Quantidade de depósitos de pedidos de patente no Brasil 2009 a 2018 (Fonte: https://www.wipo.int/ipstats/en/statistics/country_profile/profile.jsp?code=BR)
A quantidade de pedidos de patente depositados no Brasil é muito inferior quando em comparação com outros países de produto interno bruto similar. Além disso, é notória a dependência do mercado de patentes brasileiro de inovação tecnológica em função de empresas e/ou instituições de pesquisa localizadas no exterior.
Quantidade de depósitos de pedidos de patente na Argentina, Chile e Uruguai de 2009 a 2018 (Fonte: https://www.wipo.int/ipstats/en/statistics/country_profile/)
Como um exemplo comparativo, tal comportamento é refletido em outros países em desenvolvimento da América Latina, tais como Chile, Argentina e Uruguai, como visto acima.
Perfil de depositantes de patente na Europa em 2018 no Brasil. (Fonte: https://www.gov.br/inpi/pt-br/composicao/estatisticas/RelatoriodeAtividades2018.pdf)
De modo a analisar agora o perfil dos depositantes residentes no Brasil em 2018, verifica-se a predominância de pessoas físicas como os maiores depositantes nacionais de pedidos de patente, seguida de instituições de ensino e pesquisa e governo. Apenas 29% do total de depositantes nacionais são de empresas privadas, evidenciando claramente a falta de investimento no desenvolvimento de invenções no setor privado brasileiro. Comparando os dados, o percentual de empresas privadas depositantes é de 91 % nos países europeus no mesmo ano.

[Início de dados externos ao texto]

<file path="design/flow/run.sh">
#!/bin/bash
# OpenROAD 26Q1-2900-gdf79404cd8, Yosys 0.63+post, stock flow scripts
make -C /OpenROAD-flow-scripts/flow DESIGN_CONFIG=/design/flow/config.mk WORK_HOME=/design/flow/orfs finish
</file>
<file path="design/flow/config.mk">
export PLATFORM = sky130hd
export DESIGN_NAME = register
export DESIGN_NICKNAME = register
export VERILOG_FILES = /design/flow/design.v
export SDC_FILE = /design/flow/constraint.sdc
export NUM_CORES = 4
export LEC_CHECK = 1
export CORE_UTILIZATION = 40
</file>
<file path="design/flow/constraint.sdc">
current_design register

set clk_period 3.3
set clk_io_pct 0.2

create_clock -name clk0 -period $clk_period [get_ports {clk}]

set non_clock_inputs [all_inputs -no_clocks]
set_input_delay [expr $clk_period * $clk_io_pct] -clock clk0 $non_clock_inputs
set_output_delay [expr $clk_period * $clk_io_pct] -clock clk0 [all_outputs]
</file>
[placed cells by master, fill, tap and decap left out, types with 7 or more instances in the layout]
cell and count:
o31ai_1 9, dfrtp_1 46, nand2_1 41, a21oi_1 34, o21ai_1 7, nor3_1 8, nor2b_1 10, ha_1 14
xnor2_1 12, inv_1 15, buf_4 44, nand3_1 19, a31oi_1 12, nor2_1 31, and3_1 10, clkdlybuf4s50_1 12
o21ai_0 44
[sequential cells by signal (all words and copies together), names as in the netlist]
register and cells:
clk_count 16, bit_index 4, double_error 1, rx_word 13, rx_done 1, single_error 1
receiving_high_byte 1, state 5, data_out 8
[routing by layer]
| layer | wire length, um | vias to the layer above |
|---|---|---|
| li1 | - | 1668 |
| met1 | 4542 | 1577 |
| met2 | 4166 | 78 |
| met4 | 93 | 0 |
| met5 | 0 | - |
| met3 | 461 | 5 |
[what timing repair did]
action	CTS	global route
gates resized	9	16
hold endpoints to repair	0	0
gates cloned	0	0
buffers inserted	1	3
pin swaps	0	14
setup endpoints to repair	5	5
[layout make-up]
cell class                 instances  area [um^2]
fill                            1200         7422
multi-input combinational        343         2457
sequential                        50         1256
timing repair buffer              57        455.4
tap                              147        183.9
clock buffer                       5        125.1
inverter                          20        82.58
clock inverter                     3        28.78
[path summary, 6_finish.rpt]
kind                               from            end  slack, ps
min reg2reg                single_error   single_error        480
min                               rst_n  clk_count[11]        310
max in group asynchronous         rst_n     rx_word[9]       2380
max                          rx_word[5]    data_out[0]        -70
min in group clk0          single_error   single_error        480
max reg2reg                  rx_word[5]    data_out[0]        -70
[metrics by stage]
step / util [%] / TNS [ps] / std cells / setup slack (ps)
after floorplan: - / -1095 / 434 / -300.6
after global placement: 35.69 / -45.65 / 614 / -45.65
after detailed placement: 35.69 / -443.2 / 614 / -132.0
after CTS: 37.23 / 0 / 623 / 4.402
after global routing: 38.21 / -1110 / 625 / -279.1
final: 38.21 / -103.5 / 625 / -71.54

Especificamente, grandes empresas possuem 71% do total de depósitos de pedidos de patente, médias/pequenas empresas e inventores individuais possuem juntos 20% do total de depositantes seguido de universidades e instituições públicas de pesquisa com 9%.
Gráfico de perfil de depositantes de patente na Europa em 2018 (Fonte: http://documents.epo.org/projects/babylon/eponet.nsf/0/F0ED2F6B03873A66C12583BA00424F79/$File/at_a_glance_en.pdf)
Desse modo, percebe-se que empresas privadas residentes no Brasil pouco investem em depósitos de pedidos de patentes, sendo o mercado nacional dominado por pessoas físicas. Há diversas explicações para o baixo número de patentes oriundas de empresas privadas residentes no Brasil, como a alta carga tributária e burocracia do país. É interessante notar também o alto custo para o desenvolvimento de invenções para empresas residentes no Brasil, além da baixa competitividade de empresas brasileiras, principalmente frente a empresas estrangeiras.
Além disso, patentes em geral não são de todo lucrativas. De acordo com Stephen Key, em seu artigo na revista Forbes (fonte: https://www.forbes.com/sites/stephenkey/2018/10/11/how-to-avoid-having-a-worthless-patent/#5efa8fea136f), cerca de 97% das patentes não recuperam o custo do processo de depositá-las, o que as tornam um investimento de alto risco.
Deve-se também levar em conta os custos necessários para defender a propriedade intelectual. Os processos judiciais para julgamentos relacionados a propriedade intelectual podem durar anos e custar milhares de dólares. Assim, considerando os custos e o tempo para a recuperação do gasto realizado, verifica-se que poucas empresas no Brasil possuem o capital financeiro necessário para tal empreendimento.
Em vista do acima comentado, é notável a importância do mercado de patentes para medir a inovação tecnológica de um país e, consequentemente, avaliar sua produção interna. No Brasil, a baixa procura de depósitos de pedidos de patente em comparação a outros países de economia similar, bem como o baixo número de depósitos de pedidos de patente por parte de empresas privadas, revela, não só uma economia pouca inovadora e competitiva, mas também muitos desafios e necessidades urgentes de mudanças.